Assessing the thermal regime of poorly monitored reservoirs with a combined satellite and three-dimensional modeling approach

Abstract

ABSTRACT The thermal regime of lakes and reservoirs is a major driver of their functioning, yet water temperature measurements are scarce and time-series are frequently interrupted by missing data in many lakes and reservoirs. Our aim was to assess whether satellite imagery combined with 3-dimensional (3D) modeling can overcome this limitation. We assessed the performance of a 3D model (Delft3D-Flow) and compared simulated temperature to satellite data on Karaoun Reservoir in a semiarid region of Lebanon. Surface water temperatures were retrieved from Landsat 8, atmospherically corrected using a single channel algorithm and adjusted with in situ measurements as a proxy of bulk temperatures. With limited calibration, the model reproduced water level fluctuations, water temperature, stratification, and mixing, with low discrepancies from measurements. Satellite temperatures agreed well with observations and simulations. Satellite temperature distribution across the reservoir exhibited low spatial heterogeneity.

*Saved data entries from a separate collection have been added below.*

[src/rtl/rotary_value_sched_if.sv]
// Shared host update port: one offer at a time, valid/ready handshake.
interface rotary_value_sched_if #(
  parameter int VAL_W = 8
);
  logic             upd_valid;
  logic             upd_chan;
  logic [VAL_W-1:0] upd_value;
  logic             upd_ready;

  modport master (
    output upd_valid,
    output upd_chan,
    output upd_value,
    input  upd_ready
  );

  modport slave (
    input  upd_valid,
    input  upd_chan,
    input  upd_value,
    output upd_ready
  );
endinterface

[src/rtl/rotary_value_sched.sv]
// Two rotary channels accumulate steps into display values and
// share one round-robin update port toward the host.
module rotary_value_sched #(
  parameter int CNT_W = 4,
  parameter int VAL_W = 8
) (
  input  logic                 clk_clk,
  input  logic                 reset_reset_n,
  input  logic                 left_cw,
  input  logic                 left_ccw,
  input  logic                 right_cw,
  input  logic                 right_ccw,
  input  logic [15:0]          buttons,
  rotary_value_sched_if.master upd,
  output logic [VAL_W-1:0]     hex_left,
  output logic [VAL_W-1:0]     hex_right
);
  typedef enum logic [1:0] {
    IDLE,
    APPLY,
    OFFER
  } state_e;

  localparam logic signed [CNT_W:0] PMAX =
    (CNT_W+1)'(2**(CNT_W-1)-1);
  localparam logic signed [CNT_W:0] PMIN = -PMAX;

  state_e                state_q, state_d;
  logic                  grant_q, grant_d;
  logic                  last_q, last_d;
  logic [1:0]            btn_q;
  logic [1:0]            clr_q, clr_d;
  logic [1:0][CNT_W-1:0] pend_q, pend_d;
  logic [1:0][VAL_W-1:0] val_q, val_d;
  logic [1:0][CNT_W-1:0] dlt;
  logic [1:0]            rise, work, cw, ccw;
  logic                  unused_btn;

  assign unused_btn = ^buttons[15:2];
  assign cw   = {right_cw, left_cw};
  assign ccw  = {right_ccw, left_ccw};
  assign rise = buttons[1:0] & ~btn_q;

  function automatic logic [CNT_W-1:0] sat_add(
    input logic [CNT_W-1:0] p,
    input logic [CNT_W-1:0] d
  );
    logic signed [CNT_W:0] s;
    s = $signed({p[CNT_W-1], p}) + $signed({d[CNT_W-1], d});
    if (s > PMAX) s = PMAX;
    else if (s < PMIN) s = PMIN;
    return s[CNT_W-1:0];
  endfunction

  always_comb begin
    for (int c = 0; c < 2; c++) begin
      dlt[c]  = '0;
      work[c] = (pend_q[c] != '0) || clr_q[c];
      if (cw[c] && !ccw[c]) dlt[c] = CNT_W'(1);
      else if (ccw[c] && !cw[c]) dlt[c] = '1;
    end
  end

  always_comb begin
    state_d = state_q;
    grant_d = grant_q;
    last_d  = last_q;
    clr_d   = clr_q;
    pend_d  = pend_q;
    val_d   = val_q;
    // a button edge wins over both the step and the APPLY hand-off
    for (int c = 0; c < 2; c++) begin
      if (rise[c]) begin
        pend_d[c] = '0;
        clr_d[c]  = 1'b1;
      end else if (state_q == APPLY && grant_q == 1'(c)) begin
        pend_d[c] = dlt[c];
        clr_d[c]  = 1'b0;
      end else begin
        pend_d[c] = sat_add(pend_q[c], dlt[c]);
      end
    end
    unique case (state_q)
      IDLE: begin
        if (|work) begin
          state_d = APPLY;
          grant_d = (&work) ? ~last_q : work[1];
        end
      end
      APPLY: begin
        state_d = OFFER;
        if (clr_q[grant_q]) begin
          val_d[grant_q] = '0;
        end else begin
          val_d[grant_q] = val_q[grant_q] +
            {{(VAL_W-CNT_W){pend_q[grant_q][CNT_W-1]}},
             pend_q[grant_q]};
        end
      end
      OFFER: begin
        if (upd.upd_ready) begin
          last_d  = grant_q;
          state_d = IDLE;
        end
      end
      default: state_d = IDLE;
    endcase
  end

  always_ff @(posedge clk_clk or negedge reset_reset_n) begin
    if (!reset_reset_n) begin
      state_q <= IDLE;
      grant_q <= 1'b0;
      last_q  <= 1'b1;
      btn_q   <= '0;
      clr_q   <= '0;
      pend_q  <= '0;
      val_q   <= '0;
    end else begin
      state_q <= state_d;
      grant_q <= grant_d;
      last_q  <= last_d;
      btn_q   <= buttons[1:0];
      clr_q   <= clr_d;
      pend_q  <= pend_d;
      val_q   <= val_d;
    end
  end

  assign upd.upd_valid = (state_q == OFFER);
  assign upd.upd_chan  = grant_q;
  assign upd.upd_value = val_q[grant_q];
  assign hex_left      = val_q[0];
  assign hex_right     = val_q[1];
endmodule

The 3D model partly reproduced this spatial distribution of surface temperature and generally was able to simulate the thermal regime of the reservoir with limited datasets for initial conditions and for hydrological and meteorological forcing, and with limited calibration. For validating 3D hydrodynamic models, satellite temperatures constitute a valuable source of data complementary to point measurements. Coupling satellite imagery and modeling can improve operational surveys of poorly monitored lakes and reservoirs and enhance knowledge of their thermal functioning.